$ cat src/common/can_rx_pkg.sv
`default_nettype none

package can_rx_pkg;

	// ====================
	// Field lengths in bits
	// ====================
	localparam int ID_BASE_LEN = 11;
	localparam int ID_EXT_LEN = 18;
	localparam int DLC_LEN = 4;
	localparam int CRC_LEN = 15;
	localparam int EOF_LEN = 7;
	// Third intermission bit may already carry the next SOF
	localparam int INTERFRAME_LEN = 2;
	localparam int MAX_DATA_BYTES = 8;
	// Equal bits before a complementary stuff bit
	localparam int STUFF_RUN = 5;

	// CAN generator x^15+x^14+x^10+x^8+x^7+x^4+x^3+1
	localparam logic [CRC_LEN-1:0] CRC_POLY = 15'h4599;

	// Error codes
	localparam logic [1:0] ERR_STUFF = 2'd0;
	localparam logic [1:0] ERR_FORM = 2'd1;
	localparam logic [1:0] ERR_ACK = 2'd2;
	localparam logic [1:0] ERR_CRC = 2'd3;

	// One identifier word, read by IDE
	typedef union packed {
		// Standard frame, 11-bit id in the low bits
		struct packed {
			logic [ID_EXT_LEN-1:0] pad;
			logic [ID_BASE_LEN-1:0] id;
		} std;
		// Extended frame, base id above the extension
		struct packed {
			logic [ID_BASE_LEN-1:0] base;
			logic [ID_EXT_LEN-1:0] extension;
		} ext;
	} can_id_t;

endpackage

`default_nettype wire
$ cat src/hdl/can_rx.sv
`timescale 1ns/1ps
`default_nettype none

module can_rx
	import can_rx_pkg::*;
#(
	parameter int RECOVERY_BITS = 10
)
(
	input logic clock,
	input logic reset,
	input logic rx_bit,
	input logic sample_point,
	input logic ack,
	output logic req,
	output logic overrun,
	output can_id_t out_id,
	output logic out_ide,
	output logic out_rtr,
	output logic [DLC_LEN-1:0] out_dlc,
	output logic [MAX_DATA_BYTES*8-1:0] out_data,
	output logic error,
	output logic [1:0] error_code
);

	// Stage 1 to stage 2
	logic bit_valid;
	logic bit_value;
	logic stuff_error;
	logic stuff_active;

	// Stage 2 to stage 3
	logic frame_done;
	logic frame_ide;
	logic frame_rtr;
	can_id_t frame_id;
	logic [DLC_LEN-1:0] frame_dlc;
	logic [MAX_DATA_BYTES*8-1:0] frame_data;

	can_destuffer u_destuffer (
		.clock(clock),
		.reset(reset),
		.rx_bit(rx_bit),
		.sample_point(sample_point),
		.stuff_active(stuff_active),
		.bit_valid(bit_valid),
		.bit_value(bit_value),
		.stuff_error(stuff_error)
	);

	can_field_parser #(
		.RECOVERY_BITS(RECOVERY_BITS)
	) u_parser (
		.clock(clock),
		.reset(reset),
		.bit_valid(bit_valid),
		.bit_value(bit_value),
		.stuff_error(stuff_error),
		.stuff_active(stuff_active),
		.frame_done(frame_done),
		.frame_ide(frame_ide),
		.frame_rtr(frame_rtr),
		.error(error),
		.error_code(error_code),
		.frame_id(frame_id),
		.frame_dlc(frame_dlc),
		.frame_data(frame_data)
	);

	can_frame_buffer u_buffer (
		.clock(clock),
		.reset(reset),
		.frame_done(frame_done),
		.frame_ide(frame_ide),
		.frame_rtr(frame_rtr),
		.ack(ack),
		.frame_id(frame_id),
		.frame_dlc(frame_dlc),
		.frame_data(frame_data),
		.req(req),
		.overrun(overrun),
		.out_ide(out_ide),
		.out_rtr(out_rtr),
		.out_id(out_id),
		.out_dlc(out_dlc),
		.out_data(out_data)
	);

endmodule

`default_nettype wire

$ cat src/hdl/can_frame_buffer.sv
`timescale 1ns/1ps
`default_nettype none

module can_frame_buffer
	import can_rx_pkg::*;
(
	input logic clock,
	input logic reset,
	input logic frame_done,
	input logic frame_ide,
	input logic frame_rtr,
	input logic ack,
	input can_id_t frame_id,
	input logic [DLC_LEN-1:0] frame_dlc,
	input logic [MAX_DATA_BYTES*8-1:0] frame_data,
	output logic req,
	output logic overrun,
	output logic out_ide,
	output logic out_rtr,
	output can_id_t out_id,
	output logic [DLC_LEN-1:0] out_dlc,
	output logic [MAX_DATA_BYTES*8-1:0] out_data
);

	// Four-phase states
	localparam logic [1:0] B_EMPTY = 2'd0;
	localparam logic [1:0] B_FULL = 2'd1;
	localparam logic [1:0] B_DRAIN = 2'd2;

	logic [1:0] state;
	// A frame was lost since the last delivery
	logic overrun_pend;
	logic load;

	assign req = (state == B_FULL);
	assign load = frame_done && (state == B_EMPTY);

	// ====================
	// Handshake
	// ====================
	always_ff @(posedge clock or posedge reset)
	begin
		if (reset)
		begin
			state <= B_EMPTY;
			overrun <= 1'b0;
			overrun_pend <= 1'b0;
		end
		else
		begin
			// Busy buffer drops the new frame
			if (frame_done && state != B_EMPTY)
				overrun_pend <= 1'b1;
			case (state)
				B_EMPTY:
					if (frame_done)
					begin
						state <= B_FULL;
						overrun <= overrun_pend;
						overrun_pend <= 1'b0;
					end
				B_FULL:
					if (ack)
					begin
						state <= B_DRAIN;
						overrun <= 1'b0;
					end
				B_DRAIN:
					// Wait for ack to fall before the next req
					if (!ack)
						state <= B_EMPTY;
				default:
					state <= B_EMPTY;
			endcase
		end
	end

	// Held fields
	always_ff @(posedge clock)
	begin
		if (load)
		begin
			out_ide <= frame_ide;
			out_rtr <= frame_rtr;
			out_id <= frame_id;
			out_dlc <= frame_dlc;
			out_data <= frame_data;
		end
	end

endmodule

`default_nettype wire

$ cat src/frame_parser/can_field_parser.sv
`timescale 1ns/1ps
`default_nettype none

module can_field_parser
	import can_rx_pkg::*;
#(
	parameter int RECOVERY_BITS = 10
)
(
	input logic clock,
	input logic reset,
	input logic bit_valid,
	input logic bit_value,
	input logic stuff_error,
	output logic stuff_active,
	output logic frame_done,
	output logic frame_ide,
	output logic frame_rtr,
	output logic error,
	output logic [1:0] error_code,
	output can_id_t frame_id,
	output logic [DLC_LEN-1:0] frame_dlc,
	output logic [MAX_DATA_BYTES*8-1:0] frame_data
);

	localparam int REC_W = $clog2(RECOVERY_BITS + 1);

	// ====================
	// State codes, in bus order
	// ====================
	localparam logic [4:0] S_IDLE = 5'd0;
	localparam logic [4:0] S_ID_A = 5'd1;
	localparam logic [4:0] S_SRR_RTR = 5'd2;
	localparam logic [4:0] S_IDE = 5'd3;
	localparam logic [4:0] S_ID_B = 5'd4;
	localparam logic [4:0] S_RTR = 5'd5;
	localparam logic [4:0] S_R1 = 5'd6;
	localparam logic [4:0] S_R0 = 5'd7;
	localparam logic [4:0] S_DLC = 5'd8;
	localparam logic [4:0] S_DATA = 5'd9;
	localparam logic [4:0] S_CRC = 5'd10;
	localparam logic [4:0] S_CRC_DELIM = 5'd11;
	localparam logic [4:0] S_ACK_SLOT = 5'd12;
	localparam logic [4:0] S_ACK_DELIM = 5'd13;
	localparam logic [4:0] S_EOF = 5'd14;
	localparam logic [4:0] S_INTERFRAME = 5'd15;
	localparam logic [4:0] S_RECOVER = 5'd16;

	logic [4:0] state;
	logic [4:0] state_next;
	// Bits seen in the current field
	logic [6:0] bit_cnt;
	// Consecutive recessive bits while recovering
	logic [REC_W-1:0] rec_cnt;
	logic fault;
	logic [1:0] fault_code;
	logic [ID_BASE_LEN-1:0] id_a;
	logic srr_rtr;
	logic [CRC_LEN-1:0] rx_crc;
	logic [CRC_LEN-1:0] crc_value;
	logic crc_clear;
	logic crc_step;
	logic [DLC_LEN-1:0] dlc_next;
	logic [DLC_LEN-1:0] dlc_clamped;
	logic [6:0] data_bits;

	// Stuffing covers SOF to CRC, plus a stuff bit trailing the CRC
	assign stuff_active = (state >= S_ID_A) && (state <= S_CRC_DELIM);

	// SOF is dominant, so shifting it into a cleared LFSR keeps zero
	assign crc_clear = bit_valid && (state == S_IDLE) && !bit_value;
	assign crc_step = bit_valid && !stuff_error && (state >= S_ID_A) && (state <= S_DATA);

	// DLC values 9..15 mean 8 bytes
	assign dlc_next = {frame_dlc[DLC_LEN-2:0], bit_value};
	assign dlc_clamped = (frame_dlc > MAX_DATA_BYTES) ? DLC_LEN'(MAX_DATA_BYTES) : frame_dlc;
	assign data_bits = {dlc_clamped[3:0], 3'b000};

	can_crc15 u_crc (
		.clock(clock),
		.reset(reset),
		.crc_clear(crc_clear),
		.crc_step(crc_step),
		.crc_bit(bit_value),
		.crc_value(crc_value)
	);

	// ====================
	// Next state and checks
	// ====================
	always_comb
	begin
		state_next = state;
		fault = 1'b0;
		fault_code = ERR_FORM;
		case (state)
			S_IDLE:
				if (!bit_value)
					state_next = S_ID_A;
			S_ID_A:
				if (bit_cnt == 7'(ID_BASE_LEN - 1))
					state_next = S_SRR_RTR;
			S_SRR_RTR:
				state_next = S_IDE;
			S_IDE:
				if (bit_value)
				begin
					// Extended frame, SRR must have been recessive
					fault = !srr_rtr;
					state_next = S_ID_B;
				end
				else
					state_next = S_R0;
			S_ID_B:
				if (bit_cnt == 7'(ID_EXT_LEN - 1))
					state_next = S_RTR;
			S_RTR:
				state_next = S_R1;
			S_R1:
				state_next = S_R0;
			S_R0:
				state_next = S_DLC;
			S_DLC:
				if (bit_cnt == 7'(DLC_LEN - 1))
				begin
					// Remote frames and DLC 0 carry no data
					if (frame_rtr || dlc_next == '0)
						state_next = S_CRC;
					else
						state_next = S_DATA;
				end
			S_DATA:
				if (bit_cnt == data_bits - 7'd1)
					state_next = S_CRC;
			S_CRC:
				if (bit_cnt == 7'(CRC_LEN - 1))
					state_next = S_CRC_DELIM;
			S_CRC_DELIM:
			begin
				if (!bit_value)
					fault = 1'b1;
				else if (rx_crc != crc_value)
				begin
					fault = 1'b1;
					fault_code = ERR_CRC;
				end
				state_next = S_ACK_SLOT;
			end
			S_ACK_SLOT:
			begin
				// Some node must acknowledge
				if (bit_value)
				begin
					fault = 1'b1;
					fault_code = ERR_ACK;
				end
				state_next = S_ACK_DELIM;
			end
			S_ACK_DELIM:
			begin
				fault = !bit_value;
				state_next = S_EOF;
			end
			S_EOF:
				if (!bit_value)
					fault = 1'b1;
				else if (bit_cnt == 7'(EOF_LEN - 1))
					state_next = S_INTERFRAME;
			S_INTERFRAME:
				// Dominant here would be an overload flag
				if (!bit_value)
					fault = 1'b1;
				else if (bit_cnt == 7'(INTERFRAME_LEN - 1))
					state_next = S_IDLE;
			S_RECOVER:
				if (bit_value && rec_cnt == REC_W'(RECOVERY_BITS - 1))
					state_next = S_IDLE;
			default:
				state_next = S_IDLE;
		endcase
		// Stuff violation wins over anything in the field
		if (stuff_error)
		begin
			fault = 1'b1;
			fault_code = ERR_STUFF;
		end
		if (fault)
			state_next = S_RECOVER;
	end

	// ====================
	// Control registers
	// ====================
	always_ff @(posedge clock or posedge reset)
	begin
		if (reset)
		begin
			state <= S_IDLE;
			bit_cnt <= '0;
			rec_cnt <= '0;
			frame_done <= 1'b0;
			error <= 1'b0;
			error_code <= ERR_STUFF;
		end
		else
		begin
			frame_done <= 1'b0;
			error <= 1'b0;
			if (bit_valid)
			begin
				state <= state_next;
				// Counter restarts with every new field
				if (state_next != state)
					bit_cnt <= '0;
				else
					bit_cnt <= bit_cnt + 7'd1;
				if (state != S_RECOVER || !bit_value)
					rec_cnt <= '0;
				else
					rec_cnt <= rec_cnt + 1'b1;
				// Last recessive EOF bit completes the frame
				frame_done <= (state == S_EOF) && (state_next == S_INTERFRAME);
				if (fault)
				begin
					error <= 1'b1;
					error_code <= fault_code;
				end
			end
		end
	end

	// ====================
	// Field shift registers
	// ====================
	always_ff @(posedge clock)
	begin
		if (bit_valid && !stuff_error)
		begin
			case (state)
				S_IDLE:
					// Short payloads end up right-aligned
					if (!bit_value)
						frame_data <= '0;
				S_ID_A:
					id_a <= {id_a[ID_BASE_LEN-2:0], bit_value};
				S_SRR_RTR:
					srr_rtr <= bit_value;
				S_IDE:
				begin
					frame_ide <= bit_value;
					if (bit_value)
						frame_id.ext.base <= id_a;
					else
					begin
						frame_id.std.pad <= '0;
						frame_id.std.id <= id_a;
						// Standard frame, that bit was RTR
						frame_rtr <= srr_rtr;
					end
				end
				S_ID_B:
					frame_id.ext.extension <=
						{frame_id.ext.extension[ID_EXT_LEN-2:0], bit_value};
				S_RTR:
					frame_rtr <= bit_value;
				S_DLC:
					frame_dlc <= dlc_next;
				S_DATA:
					frame_data <= {frame_data[MAX_DATA_BYTES*8-2:0], bit_value};
				S_CRC:
					rx_crc <= {rx_crc[CRC_LEN-2:0], bit_value};
				default:
				begin
				end
			endcase
		end
	end

endmodule

`default_nettype wire

$ cat src/frame_parser/can_crc15.sv
`timescale 1ns/1ps
`default_nettype none

module can_crc15
	import can_rx_pkg::*;
(
	input logic clock,
	input logic reset,
	input logic crc_clear,
	input logic crc_step,
	input logic crc_bit,
	output logic [CRC_LEN-1:0] crc_value
);

	// Feedback is the incoming bit against the register MSB
	logic feedback;

	assign feedback = crc_bit ^ crc_value[CRC_LEN-1];

	// ====================
	// Serial LFSR
	// ====================
	always_ff @(posedge clock or posedge reset)
	begin
		if (reset)
			crc_value <= '0;
		else if (crc_clear)
			crc_value <= '0;
		else if (crc_step)
		begin
			if (feedback)
				crc_value <= {crc_value[CRC_LEN-2:0], 1'b0} ^ CRC_POLY;
			else
				crc_value <= {crc_value[CRC_LEN-2:0], 1'b0};
		end
	end

endmodule

`default_nettype wire

$ cat src/hdl/can_destuffer.sv
`timescale 1ns/1ps
`default_nettype none

module can_destuffer
	import can_rx_pkg::*;
(
	input logic clock,
	input logic reset,
	input logic rx_bit,
	input logic sample_point,
	input logic stuff_active,
	output logic bit_valid,
	output logic bit_value,
	output logic stuff_error
);

	logic last_bit;
	// Length of the current run of equal bits
	logic [$clog2(STUFF_RUN+1)-1:0] run_count;

	always_ff @(posedge clock or posedge reset)
	begin
		if (reset)
		begin
			last_bit <= 1'b1;
			run_count <= '0;
			bit_valid <= 1'b0;
			bit_value <= 1'b1;
			stuff_error <= 1'b0;
		end
		else
		begin
			// Single-cycle pulses by default
			bit_valid <= 1'b0;
			stuff_error <= 1'b0;
			if (sample_point)
			begin
				bit_value <= rx_bit;
				last_bit <= rx_bit;
				if (!stuff_active)
				begin
					// Outside the stuffed span, every bit starts a fresh run
					run_count <= 1;
					bit_valid <= 1'b1;
				end
				else if (rx_bit == last_bit)
				begin
					// Sixth equal bit is a stuff violation
					if (run_count == STUFF_RUN)
						stuff_error <= 1'b1;
					else
						run_count <= run_count + 1'b1;
					bit_valid <= 1'b1;
				end
				else
				begin
					run_count <= 1;
					// Complement after a full run is the stuff bit, drop it
					bit_valid <= (run_count != STUFF_RUN);
				end
			end
		end
	end

endmodule

`default_nettype wire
--
» **Task instructions**:
Taking the lines above, repeat exactly those from the line that contains "frame_id.std.pad <= '0;" through the line that contains "if (feedback)", and both of those lines as well. Include nothing else.

» **Task solution**:
						frame_id.std.pad <= '0;
						frame_id.std.id <= id_a;
						// Standard frame, that bit was RTR
						frame_rtr <= srr_rtr;
					end
				end
				S_ID_B:
					frame_id.ext.extension <=
						{frame_id.ext.extension[ID_EXT_LEN-2:0], bit_value};
				S_RTR:
					frame_rtr <= bit_value;
				S_DLC:
					frame_dlc <= dlc_next;
				S_DATA:
					frame_data <= {frame_data[MAX_DATA_BYTES*8-2:0], bit_value};
				S_CRC:
					rx_crc <= {rx_crc[CRC_LEN-2:0], bit_value};
				default:
				begin
				end
			endcase
		end
	end

endmodule

`default_nettype wire

$ cat src/frame_parser/can_crc15.sv
`timescale 1ns/1ps
`default_nettype none

module can_crc15
	import can_rx_pkg::*;
(
	input logic clock,
	input logic reset,
	input logic crc_clear,
	input logic crc_step,
	input logic crc_bit,
	output logic [CRC_LEN-1:0] crc_value
);

	// Feedback is the incoming bit against the register MSB
	logic feedback;

	assign feedback = crc_bit ^ crc_value[CRC_LEN-1];

	// ====================
	// Serial LFSR
	// ====================
	always_ff @(posedge clock or posedge reset)
	begin
		if (reset)
			crc_value <= '0;
		else if (crc_clear)
			crc_value <= '0;
		else if (crc_step)
		begin
			if (feedback)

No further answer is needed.